Optional extras for production use:

# Redis cache backend + FAISS vector search
pip install "toolfusion[redis,faiss]"

# Full stack: Redis, FAISS, spaCy NER, sentence-transformers, OpenTelemetry, LLM fusion
pip install "toolfusion[all]"
Available extras
Extra Packages Use Case
redis redis[hiredis] Distributed cache backend + vector search
faiss faiss-cpu Fast similarity search for semantic cache
spacy spacy Entity extraction for fusion/conflict resolution
transformers sentence-transformers, torch Higher-accuracy embeddings (accurate preset)
otel opentelemetry-api, opentelemetry-sdk Distributed tracing and metrics
llm openai LLM-based fusion strategy
all All of the above Everything
dev pytest, pytest-asyncio, ruff Development/testing

Quick Start

Async (recommended)

import asyncio
from toolfusion import ToolFusion

async def main():
    async with ToolFusion(preset="balanced") as tf:

        @tf.tool(cache_mode="semantic_ok", ttl=300, freshness="daily")
        async def search(query: str) -> dict:
            # Your actual tool implementation
            return {"results": [f"Result for: {query}"]}

        # First call — executes the tool
        r1 = await tf.call("search", {"query": "python async patterns"})
        print(r1.cache_info.source)  # "miss"

        # Identical call — instant L1 cache hit
        r2 = await tf.call("search", {"query": "python async patterns"})
        print(r2.cache_info.source)  # "l1_cache"

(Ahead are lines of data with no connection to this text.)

==> 04-02 <==
Design chip_to_symbol, start of the top module:
module chip_to_symbol 
(
input logic         i_clk,
input logic         i_rst_n,
input logic         i_stream,
input logic         i_stream_valid,
output logic [3:0]  o_symbol,
output logic        o_symbol_valid       
);
export LEC_CHECK = 0
export ABC_AREA = 1
export CAP_MARGIN = 20
export CELL_PAD_IN_SITES_DETAIL_PLACEMENT = 1
export CORE_ASPECT_RATIO = 1.57
export CORE_MARGIN = 9
export CORE_UTILIZATION = 27
export CTS_CLUSTER_DIAMETER = 288
export GPL_TIMING_DRIVEN = 0
export HOLD_SLACK_MARGIN = -0.08
export MAX_ROUTING_LAYER = met4
export SLEW_MARGIN = 20
export TNS_END_PERCENT = 70
create_clock -name core_clock -period 8.15 [get_ports {i_clk}]
run.sh (not shown) runs the stock make flow with config.mk's settings and CLKGATE_MAP_FILE=.
==> 02-01: changes against 04-02 <==
Settings changed: ABC_AREA 1 to not set, CELL_PAD_IN_SITES_DETAIL_PLACEMENT 1 to not set, CORE_ASPECT_RATIO 1.57 to not set, CORE_MARGIN 9 to 2, CORE_UTILIZATION 27 to 72, CTS_CLUSTER_DIAMETER 288 to not set, CTS_CLUSTER_SIZE set to 76, GPL_TIMING_DRIVEN 0 to not set, HOLD_SLACK_MARGIN -0.08 to not set, MAX_ROUTING_LAYER met4 to not set, PLACE_DENSITY_LB_ADDON set to 0.01, TNS_END_PERCENT 70 to not set.
==> flow/constraint.sdc (replaced) <==
create_clock -name core_clock -period 5.15 [get_ports {i_clk}]
set_input_delay 1.0300 -clock core_clock [delete_from_list [all_inputs] [get_ports {i_clk}]]
set_output_delay 1.0300 -clock core_clock [all_outputs]
set_load 0.01 [all_outputs]
==> 12-25: changes against 04-02 <==
Settings changed: ABC_AREA 1 to not set, CELL_PAD_IN_SITES_DETAIL_PLACEMENT 1 to not set, CORE_ASPECT_RATIO 1.57 to not set, CORE_MARGIN 9 to 2, CORE_UTILIZATION 27 to 72, CTS_CLUSTER_DIAMETER 288 to not set, GPL_TIMING_DRIVEN 0 to not set, HOLD_SLACK_MARGIN -0.08 to not set, MAX_ROUTING_LAYER met4 to not set, SETUP_SLACK_MARGIN set to -0.57, TNS_END_PERCENT 70 to not set.
==> flow/constraint.sdc (replaced) <==
create_clock -name core_clock -period 9.16 [get_ports {i_clk}]
set_input_delay 1.8320 -clock core_clock [delete_from_list [all_inputs] [get_ports {i_clk}]]
set_output_delay 1.8320 -clock core_clock [all_outputs]
set_load 0.01 [all_outputs]
==> 11-15: changes against 04-02 <==
Settings changed: ABC_AREA 1 to not set, CELL_PAD_IN_SITES_DETAIL_PLACEMENT 1 to not set, CORE_ASPECT_RATIO 1.57 to not set, CORE_MARGIN 9 to 2, CORE_UTILIZATION 27 to 72, CTS_CLUSTER_DIAMETER 288 to 28, CTS_CLUSTER_SIZE set to 76, GPL_TIMING_DRIVEN 0 to not set, HOLD_SLACK_MARGIN -0.08 to not set, PLACE_DENSITY_LB_ADDON set to 0.01, SETUP_SLACK_MARGIN set to 1.42, TNS_END_PERCENT 70 to not set.
==> flow/constraint.sdc (replaced) <==
create_clock -name core_clock -period 5.0 [get_ports {i_clk}]
set_input_delay 1.0000 -clock core_clock [delete_from_list [all_inputs] [get_ports {i_clk}]]
set_output_delay 1.0000 -clock core_clock [all_outputs]
set_load 0.01 [all_outputs]
==> results_slide.txt <==
Implementation Results

Die
  • Die area: 34600 um^2

Run status
  • Log Error: [ERROR GRT-0232] Routing congestion too high. Check the congestion heatmap in the GUI.
  • Run status: did not finish
  • Failing step: 5_1_grt

Synthesis
  • Post-synth top cells: ha_1 (761), a21oi_1 (285), nor2_1 (189)
  • Simple Share, Synth: 19.3%

Global routing
  • Grt total ovfl: roughly 86
Source of the figures above: 11-15

==> results_slide.txt <==
Run Summary

Run status
  • Run status: complete, no violations

Job
  • Max-cap viol count: 0

Die
  • Die area: between 90000 and 100000 um^2

Synthesis
  • Post-synth top cells: ha_1 (761), nand2_1 (523), inv_1 (370)
  • Simple Share, Synth: 23.3%

Global routing
  • Initial antenna violation count: 4
Source of the figures above: 04-02

==> results_slide.txt <==
Run Summary

Die
  • Die area: roughly 35000 um^2

Global routing
  • Largest net degree at the start of global routing: 55
  • Grt total ovfl: 0

Synthesis
  • Post-synth top cells: ha_1 (761), a21oi_1 (285), nor2_1 (189)
  • Yosys top cell area share: approximately two fifths

Clocking
  • Setup bufs post-CTS: 0

Run status
  • Run status: complete, no violations
Source of the figures above: 12-25

==> results_slide.txt <==
Run Summary

Final layout
  • Final Instance Area: 26800 um^2

Timing
  • # setup viols final: 3
  • Final setup margin: -0.161 ns

Synthesis
  • Syn_nets: roughly 3700
  • Post-synth top cells: ha_1 (761), a21oi_1 (285), nor2_1 (189)
  • Simple Share, Synth: between 15 and 20%

Global routing
  • Vias in the first global route: 26105
  • Grt total ovfl: 0

Run status
  • Failing Checks: setup timing
  • Run status: failed layout checks

Worst setup path
  • Crit path DAT: 4.28 ns
Source of the figures above: 02-01


---

==> 01-21: inputs <==
==> flow/design.v <==
module chip_to_symbol 
(
input logic         i_clk,
input logic         i_rst_n,
input logic         i_stream,
input logic         i_stream_valid,
output logic [3:0]  o_symbol,
output logic        o_symbol_valid       
);
logic [4:0] r_bit_counter;
logic [31:0] r_received_chip;
logic [5:0] s_ones_counter[15:0];
logic	[31:0]	chip_values [15:0];  
initial 
begin
	chip_values[0] 		=  32'b11011001110000110101001000101110;
	chip_values[8] 		=  32'b11101101100111000011010100100010;
	chip_values[4] 		=  32'b00101110110110011100001101010010;
	chip_values[12] 	=  32'b00100010111011011001110000110101;
	chip_values[2] 		=  32'b01010010001011101101100111000011;
	chip_values[10] 	=  32'b00110101001000101110110110011100;
	chip_values[6] 		=  32'b11000011010100100010111011011001;
	chip_values[14] 	=  32'b10011100001101010010001011101101;
	chip_values[1] 		=  32'b10001100100101100000011101111011;
	chip_values[9] 		=  32'b10111000110010010110000001110111;
	chip_values[5] 		=  32'b01111011100011001001011000000111;
	chip_values[13] 	=  32'b01110111101110001100100101100000;
	chip_values[3]		=  32'b00000111011110111000110010010110;
	chip_values[11]		=  32'b01100000011101111011100011001001;
	chip_values[7] 		=  32'b10010110000001110111101110001100;
	chip_values[15] 	=  32'b11001001011000000111011110111000;
end
always_ff@(posedge i_clk , negedge i_rst_n)
begin
    if(!i_rst_n)
    begin
        r_bit_counter <= 'd0;
    end
    else if(r_bit_counter=='d31) 
    begin
        r_bit_counter <= 'd0;
    end
    else if(i_stream_valid)
    begin
        r_bit_counter <= r_bit_counter + 'd1;
    end
end
always_ff@(posedge i_clk , negedge i_rst_n)
begin
    if(!i_rst_n)
    begin
        r_received_chip <= 'd0;
		for(int i = 0 ; i<16 ; i++)
        begin
			s_ones_counter[i] <= 'd0;
		end
    end
	else if (r_bit_counter==31)
	begin
		for(int i = 0 ; i<16 ; i++)
        begin
			s_ones_counter[i] <= 'd0;
		end
	end
    else if(i_stream_valid)
    begin
        r_received_chip[r_bit_counter]<= i_stream;
        for(int i = 0 ; i<16 ; i++)
        begin
            s_ones_counter[i] <= s_ones_counter[i] + (i_stream ~^ chip_values[i][r_bit_counter]);
        end
    end    
end
	always@(*)
		begin
			if((s_ones_counter[0]>=s_ones_counter[1]) && (s_ones_counter[0]>=s_ones_counter[2]) && (s_ones_counter[0]>=s_ones_counter[3]) && (s_ones_counter[0]>=s_ones_counter[4]) && (s_ones_counter[0]>=s_ones_counter[5]) && (s_ones_counter[0]>=s_ones_counter[6]) && (s_ones_counter[0]>=s_ones_counter[7]) && (s_ones_counter[0]>=s_ones_counter[8]) && (s_ones_counter[0]>=s_ones_counter[9]) && (s_ones_counter[0]>=s_ones_counter[10]) && (s_ones_counter[0]>=s_ones_counter[11]) && (s_ones_counter[0]>=s_ones_counter[12]) && (s_ones_counter[0]>=s_ones_counter[13]) && (s_ones_counter[0]>=s_ones_counter[14]) && (s_ones_counter[0]>=s_ones_counter[15]) ) 
			begin
				o_symbol = 'd0;
			end
			else if((s_ones_counter[1]>=s_ones_counter[0]) && (s_ones_counter[1]>=s_ones_counter[2]) && (s_ones_counter[1]>=s_ones_counter[3]) && (s_ones_counter[1]>=s_ones_counter[4]) && (s_ones_counter[1]>=s_ones_counter[5]) && (s_ones_counter[1]>=s_ones_counter[6]) && (s_ones_counter[1]>=s_ones_counter[7]) && (s_ones_counter[1]>=s_ones_counter[8]) && (s_ones_counter[1]>=s_ones_counter[9]) && (s_ones_counter[1]>=s_ones_counter[10]) && (s_ones_counter[1]>=s_ones_counter[11]) && (s_ones_counter[1]>=s_ones_counter[12]) && (s_ones_counter[1]>=s_ones_counter[13]) && (s_ones_counter[1]>=s_ones_counter[14]) && (s_ones_counter[1]>=s_ones_counter[15]) ) 
			begin
				o_symbol = 'd1;
			end
			else if((s_ones_counter[2]>=s_ones_counter[0]) && (s_ones_counter[2]>=s_ones_counter[1]) && (s_ones_counter[2]>=s_ones_counter[3]) && (s_ones_counter[2]>=s_ones_counter[4]) && (s_ones_counter[2]>=s_ones_counter[5]) && (s_ones_counter[2]>=s_ones_counter[6]) && (s_ones_counter[2]>=s_ones_counter[7]) && (s_ones_counter[2]>=s_ones_counter[8]) && (s_ones_counter[2]>=s_ones_counter[9]) && (s_ones_counter[2]>=s_ones_counter[10]) && (s_ones_counter[2]>=s_ones_counter[11]) && (s_ones_counter[2]>=s_ones_counter[12]) && (s_ones_counter[2]>=s_ones_counter[13]) && (s_ones_counter[2]>=s_ones_counter[14]) && (s_ones_counter[2]>=s_ones_counter[15]) ) 
			begin
				o_symbol = 'd2;
			end
			else if((s_ones_counter[3]>=s_ones_counter[0]) && (s_ones_counter[3]>=s_ones_counter[1]) && (s_ones_counter[3]>=s_ones_counter[2]) && (s_ones_counter[3]>=s_ones_counter[4]) && (s_ones_counter[3]>=s_ones_counter[5]) && (s_ones_counter[3]>=s_ones_counter[6]) && (s_ones_counter[3]>=s_ones_counter[7]) && (s_ones_counter[3]>=s_ones_counter[8]) && (s_ones_counter[3]>=s_ones_counter[9]) && (s_ones_counter[3]>=s_ones_counter[10]) && (s_ones_counter[3]>=s_ones_counter[11]) && (s_ones_counter[3]>=s_ones_counter[12]) && (s_ones_counter[3]>=s_ones_counter[13]) && (s_ones_counter[3]>=s_ones_counter[14]) && (s_ones_counter[3]>=s_ones_counter[15]) ) 
			begin
				o_symbol = 'd3;
			end
			else if((s_ones_counter[4]>=s_ones_counter[0]) && (s_ones_counter[4]>=s_ones_counter[1]) && (s_ones_counter[4]>=s_ones_counter[2]) && (s_ones_counter[4]>=s_ones_counter[3]) && (s_ones_counter[4]>=s_ones_counter[5]) && (s_ones_counter[4]>=s_ones_counter[6]) && (s_ones_counter[4]>=s_ones_counter[7]) && (s_ones_counter[4]>=s_ones_counter[8]) && (s_ones_counter[4]>=s_ones_counter[9]) && (s_ones_counter[4]>=s_ones_counter[10]) && (s_ones_counter[4]>=s_ones_counter[11]) && (s_ones_counter[4]>=s_ones_counter[12]) && (s_ones_counter[4]>=s_ones_counter[13]) && (s_ones_counter[4]>=s_ones_counter[14]) && (s_ones_counter[4]>=s_ones_counter[15]) ) 
			begin
				o_symbol = 'd4;
			end
			else if((s_ones_counter[5]>=s_ones_counter[0]) && (s_ones_counter[5]>=s_ones_counter[1]) && (s_ones_counter[5]>=s_ones_counter[2]) && (s_ones_counter[5]>=s_ones_counter[3]) && (s_ones_counter[5]>=s_ones_counter[4]) && (s_ones_counter[5]>=s_ones_counter[6]) && (s_ones_counter[5]>=s_ones_counter[7]) && (s_ones_counter[5]>=s_ones_counter[8]) && (s_ones_counter[5]>=s_ones_counter[9]) && (s_ones_counter[5]>=s_ones_counter[10]) && (s_ones_counter[5]>=s_ones_counter[11]) && (s_ones_counter[5]>=s_ones_counter[12]) && (s_ones_counter[5]>=s_ones_counter[13]) && (s_ones_counter[5]>=s_ones_counter[14]) && (s_ones_counter[5]>=s_ones_counter[15]) ) 
			begin
				o_symbol = 'd5;
			end
			else if((s_ones_counter[6]>=s_ones_counter[0]) && (s_ones_counter[6]>=s_ones_counter[1]) && (s_ones_counter[6]>=s_ones_counter[2]) && (s_ones_counter[6]>=s_ones_counter[3]) && (s_ones_counter[6]>=s_ones_counter[4]) && (s_ones_counter[6]>=s_ones_counter[5]) && (s_ones_counter[6]>=s_ones_counter[7]) && (s_ones_counter[6]>=s_ones_counter[8]) && (s_ones_counter[6]>=s_ones_counter[9]) && (s_ones_counter[6]>=s_ones_counter[10]) && (s_ones_counter[6]>=s_ones_counter[11]) && (s_ones_counter[6]>=s_ones_counter[12]) && (s_ones_counter[6]>=s_ones_counter[13]) && (s_ones_counter[6]>=s_ones_counter[14]) && (s_ones_counter[6]>=s_ones_counter[15]) ) 
			begin
				o_symbol = 'd6;
			end
			else if((s_ones_counter[7]>=s_ones_counter[0]) && (s_ones_counter[7]>=s_ones_counter[1]) && (s_ones_counter[7]>=s_ones_counter[2]) && (s_ones_counter[7]>=s_ones_counter[3]) && (s_ones_counter[7]>=s_ones_counter[4]) && (s_ones_counter[7]>=s_ones_counter[5]) && (s_ones_counter[7]>=s_ones_counter[6]) && (s_ones_counter[7]>=s_ones_counter[8]) && (s_ones_counter[7]>=s_ones_counter[9]) && (s_ones_counter[7]>=s_ones_counter[10]) && (s_ones_counter[7]>=s_ones_counter[11]) && (s_ones_counter[7]>=s_ones_counter[12]) && (s_ones_counter[7]>=s_ones_counter[13]) && (s_ones_counter[7]>=s_ones_counter[14]) && (s_ones_counter[7]>=s_ones_counter[15]) ) 
			begin
				o_symbol = 'd7;
			end
			else if((s_ones_counter[8]>=s_ones_counter[0]) && (s_ones_counter[8]>=s_ones_counter[1]) && (s_ones_counter[8]>=s_ones_counter[2]) && (s_ones_counter[8]>=s_ones_counter[3]) && (s_ones_counter[8]>=s_ones_counter[4]) && (s_ones_counter[8]>=s_ones_counter[5]) && (s_ones_counter[8]>=s_ones_counter[6]) && (s_ones_counter[8]>=s_ones_counter[7]) && (s_ones_counter[8]>=s_ones_counter[9]) && (s_ones_counter[8]>=s_ones_counter[10]) && (s_ones_counter[8]>=s_ones_counter[11]) && (s_ones_counter[8]>=s_ones_counter[12]) && (s_ones_counter[8]>=s_ones_counter[13]) && (s_ones_counter[8]>=s_ones_counter[14]) && (s_ones_counter[8]>=s_ones_counter[15]) ) 
			begin
				o_symbol = 'd8;
			end
			else if((s_ones_counter[9]>=s_ones_counter[0]) && (s_ones_counter[9]>=s_ones_counter[1]) && (s_ones_counter[9]>=s_ones_counter[2]) && (s_ones_counter[9]>=s_ones_counter[3]) && (s_ones_counter[9]>=s_ones_counter[4]) && (s_ones_counter[9]>=s_ones_counter[5]) && (s_ones_counter[9]>=s_ones_counter[6]) && (s_ones_counter[9]>=s_ones_counter[7]) && (s_ones_counter[9]>=s_ones_counter[8]) && (s_ones_counter[9]>=s_ones_counter[10]) && (s_ones_counter[9]>=s_ones_counter[11]) && (s_ones_counter[9]>=s_ones_counter[12]) && (s_ones_counter[9]>=s_ones_counter[13]) && (s_ones_counter[9]>=s_ones_counter[14]) && (s_ones_counter[9]>=s_ones_counter[15]) ) 
			begin
				o_symbol = 'd9;
			end
			else if((s_ones_counter[10]>=s_ones_counter[0]) && (s_ones_counter[10]>=s_ones_counter[1]) && (s_ones_counter[10]>=s_ones_counter[2]) && (s_ones_counter[10]>=s_ones_counter[3]) && (s_ones_counter[10]>=s_ones_counter[4]) && (s_ones_counter[10]>=s_ones_counter[5]) && (s_ones_counter[10]>=s_ones_counter[6]) && (s_ones_counter[10]>=s_ones_counter[7]) && (s_ones_counter[10]>=s_ones_counter[8]) && (s_ones_counter[10]>=s_ones_counter[9]) && (s_ones_counter[10]>=s_ones_counter[11]) && (s_ones_counter[10]>=s_ones_counter[12]) && (s_ones_counter[10]>=s_ones_counter[13]) && (s_ones_counter[10]>=s_ones_counter[14]) && (s_ones_counter[10]>=s_ones_counter[15]) ) 
			begin
				o_symbol = 'd10;
			end
			else if((s_ones_counter[11]>=s_ones_counter[0]) && (s_ones_counter[11]>=s_ones_counter[1]) && (s_ones_counter[11]>=s_ones_counter[2]) && (s_ones_counter[11]>=s_ones_counter[3]) && (s_ones_counter[11]>=s_ones_counter[4]) && (s_ones_counter[11]>=s_ones_counter[5]) && (s_ones_counter[11]>=s_ones_counter[6]) && (s_ones_counter[11]>=s_ones_counter[7]) && (s_ones_counter[11]>=s_ones_counter[8]) && (s_ones_counter[11]>=s_ones_counter[9]) && (s_ones_counter[11]>=s_ones_counter[10]) && (s_ones_counter[11]>=s_ones_counter[12]) && (s_ones_counter[11]>=s_ones_counter[13]) && (s_ones_counter[11]>=s_ones_counter[14]) && (s_ones_counter[11]>=s_ones_counter[15]) ) 
			begin
				o_symbol = 'd11;
			end
			else if((s_ones_counter[12]>=s_ones_counter[0]) && (s_ones_counter[12]>=s_ones_counter[1]) && (s_ones_counter[12]>=s_ones_counter[2]) && (s_ones_counter[12]>=s_ones_counter[3]) && (s_ones_counter[12]>=s_ones_counter[4]) && (s_ones_counter[12]>=s_ones_counter[5]) && (s_ones_counter[12]>=s_ones_counter[6]) && (s_ones_counter[12]>=s_ones_counter[7]) && (s_ones_counter[12]>=s_ones_counter[8]) && (s_ones_counter[12]>=s_ones_counter[9]) && (s_ones_counter[12]>=s_ones_counter[10]) && (s_ones_counter[12]>=s_ones_counter[11]) && (s_ones_counter[12]>=s_ones_counter[13]) && (s_ones_counter[12]>=s_ones_counter[14]) && (s_ones_counter[12]>=s_ones_counter[15]) ) 
			begin
				o_symbol = 'd12;
			end
			else if((s_ones_counter[13]>=s_ones_counter[0]) && (s_ones_counter[13]>=s_ones_counter[1]) && (s_ones_counter[13]>=s_ones_counter[2]) && (s_ones_counter[13]>=s_ones_counter[3]) && (s_ones_counter[13]>=s_ones_counter[4]) && (s_ones_counter[13]>=s_ones_counter[5]) && (s_ones_counter[13]>=s_ones_counter[6]) && (s_ones_counter[13]>=s_ones_counter[7]) && (s_ones_counter[13]>=s_ones_counter[8]) && (s_ones_counter[13]>=s_ones_counter[9]) && (s_ones_counter[13]>=s_ones_counter[10]) && (s_ones_counter[13]>=s_ones_counter[11]) && (s_ones_counter[13]>=s_ones_counter[12]) && (s_ones_counter[13]>=s_ones_counter[15]) && (s_ones_counter[13]>=s_ones_counter[14]) ) 
			begin
				o_symbol = 'd13;
			end
			else if((s_ones_counter[14]>=s_ones_counter[0]) && (s_ones_counter[14]>=s_ones_counter[1]) && (s_ones_counter[14]>=s_ones_counter[2]) && (s_ones_counter[14]>=s_ones_counter[3]) && (s_ones_counter[14]>=s_ones_counter[4]) && (s_ones_counter[14]>=s_ones_counter[5]) && (s_ones_counter[14]>=s_ones_counter[6]) && (s_ones_counter[14]>=s_ones_counter[7]) && (s_ones_counter[14]>=s_ones_counter[8]) && (s_ones_counter[14]>=s_ones_counter[9]) && (s_ones_counter[14]>=s_ones_counter[10]) && (s_ones_counter[14]>=s_ones_counter[11]) && (s_ones_counter[14]>=s_ones_counter[12]) && (s_ones_counter[14]>=s_ones_counter[13]) && (s_ones_counter[14]>=s_ones_counter[15]) ) 
			begin
				o_symbol = 'd14;
			end
			else
				begin
				o_symbol = 'd15;
				end
			end
assign o_symbol_valid = (r_bit_counter==31);  
endmodule
==> flow/run.sh <==
#!/bin/bash
# the make line also repeats each setting of config.mk as NAME=value (left out here)
make -C /OpenROAD-flow-scripts/flow DESIGN_CONFIG=/design/flow/config.mk WORK_HOME=/design/flow/orfs CLKGATE_MAP_FILE= finish
==> flow/config.mk <==
export PLATFORM = sky130hd
export DESIGN_NAME = chip_to_symbol
export DESIGN_NICKNAME = chip_to_symbol
export VERILOG_FILES = /design/flow/design.v
export SDC_FILE = /design/flow/constraint.sdc
export NUM_CORES = 4
export LEC_CHECK = 0
export ABC_AREA = 1
export CAP_MARGIN = 15
export CELL_PAD_IN_SITES_DETAIL_PLACEMENT = 0
export CELL_PAD_IN_SITES_GLOBAL_PLACEMENT = 0
export CORE_MARGIN = 2
export CORE_UTILIZATION = 72
export CTS_CLUSTER_SIZE = 73
export GPL_TIMING_DRIVEN = 1
export HOLD_SLACK_MARGIN = -0.08
export PLACE_DENSITY = 0.63
export SLEW_MARGIN = 5
==> flow/constraint.sdc <==
create_clock -name core_clock -period 4.09 [get_ports {i_clk}]
set_input_delay 0.8180 -clock core_clock [delete_from_list [all_inputs] [get_ports {i_clk}]]
set_output_delay 0.8180 -clock core_clock [all_outputs]
set_load 0.01 [all_outputs]
==> 11-26: changes against 01-21 <==
==> flow/config.mk (replaced) <==
export PLATFORM = sky130hd
export DESIGN_NAME = chip_to_symbol
export DESIGN_NICKNAME = chip_to_symbol
export VERILOG_FILES = /design/flow/design.v
export SDC_FILE = /design/flow/constraint.sdc
export NUM_CORES = 4
export LEC_CHECK = 0
export ABC_AREA = 1
export CAP_MARGIN = 15
export CORE_MARGIN = 2
export CORE_UTILIZATION = 72
export CTS_CLUSTER_DIAMETER = 353
export CTS_CLUSTER_SIZE = 72
export HOLD_SLACK_MARGIN = -0.09
export SETUP_SLACK_MARGIN = 1.16
export SLEW_MARGIN = 5
export TNS_END_PERCENT = 100
==> flow/constraint.sdc (replaced) <==
create_clock -name core_clock -period 4.05 [get_ports {i_clk}]
set_input_delay 0.8100 -clock core_clock [delete_from_list [all_inputs] [get_ports {i_clk}]]
set_output_delay 0.8100 -clock core_clock [all_outputs]
set_load 0.01 [all_outputs]
==> 03-08: changes against 01-21 <==
==> flow/config.mk (replaced) <==
export PLATFORM = sky130hd
export DESIGN_NAME = chip_to_symbol
export DESIGN_NICKNAME = chip_to_symbol
export VERILOG_FILES = /design/flow/design.v
export SDC_FILE = /design/flow/constraint.sdc
export NUM_CORES = 4
export LEC_CHECK = 0
export CAP_MARGIN = 20
export CORE_MARGIN = 2
export CORE_UTILIZATION = 66
export SETUP_SLACK_MARGIN = 1.05
export SLEW_MARGIN = 20
==> flow/constraint.sdc (replaced) <==
create_clock -name core_clock -period 4.06 [get_ports {i_clk}]
set_input_delay 0.8120 -clock core_clock [delete_from_list [all_inputs] [get_ports {i_clk}]]
set_output_delay 0.8120 -clock core_clock [all_outputs]
set_load 0.01 [all_outputs]
==> flow_summary.toml <==
# synthesis and place-and-route metrics
[run_status]
status = "finished with violations"
so.violations = "setup timing"

[logic_synthesis]
netlist_area_um2 = 23830

[grt]
grt_overflow = 0
grt_pass1_wl_um = 161000
grt.total_usage_pct = 55.11
grt_max_degree = 56

[cells_and_area]
largestClassByArea = "logic gates"

[detailed_routing]
num_vias = 29390
route.met2.wl_um = 44360
top_layer_used = "met5"

[floorplanning]
core-area_um2 = 35570

[final_timing]
maxSlewViolCount = 0
report.final.hold_viol_count = 0
setup_violations = 4
setup_slack_ns = -0.8094

[place]
dpl_cell_area_um2 = 29190

[clocking]
cts.reportedPaths.clkPinSlew_ns = 0.09
The numbers above come from 03-08.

        # Similar call — semantic L2 cache hit
        r3 = await tf.call("search", {"query": "python asynchronous patterns"})
        print(r3.cache_info.source)  # "l2_cache"

asyncio.run(main())

Sync

from toolfusion import ToolFusion

with ToolFusion(preset="fast") as tf:

    @tf.tool(cache_mode="exact_only", ttl=60)
    def calculate(x: int, y: int) -> int:
        return x + y

    r = calculate(2, 3)
    print(r.result)  # 5

Framework Adapters

ToolFusion works with any agent framework:

# LangChain
from toolfusion.adapters import langchain_adapter
wrapped_tools = langchain_adapter.wrap(your_langchain_tools, preset="balanced")

# OpenAI Agents SDK
from toolfusion.adapters import openai_adapter
wrapped_fn = openai_adapter.wrap(your_tool_function, preset="balanced")

# CrewAI
from toolfusion.adapters import crewai_adapter
wrapped_tools = crewai_adapter.wrap(your_crewai_tools, preset="balanced")

# AutoGen
from toolfusion.adapters import autogen_adapter
wrapped_fn = autogen_adapter.wrap(your_autogen_function, preset="balanced")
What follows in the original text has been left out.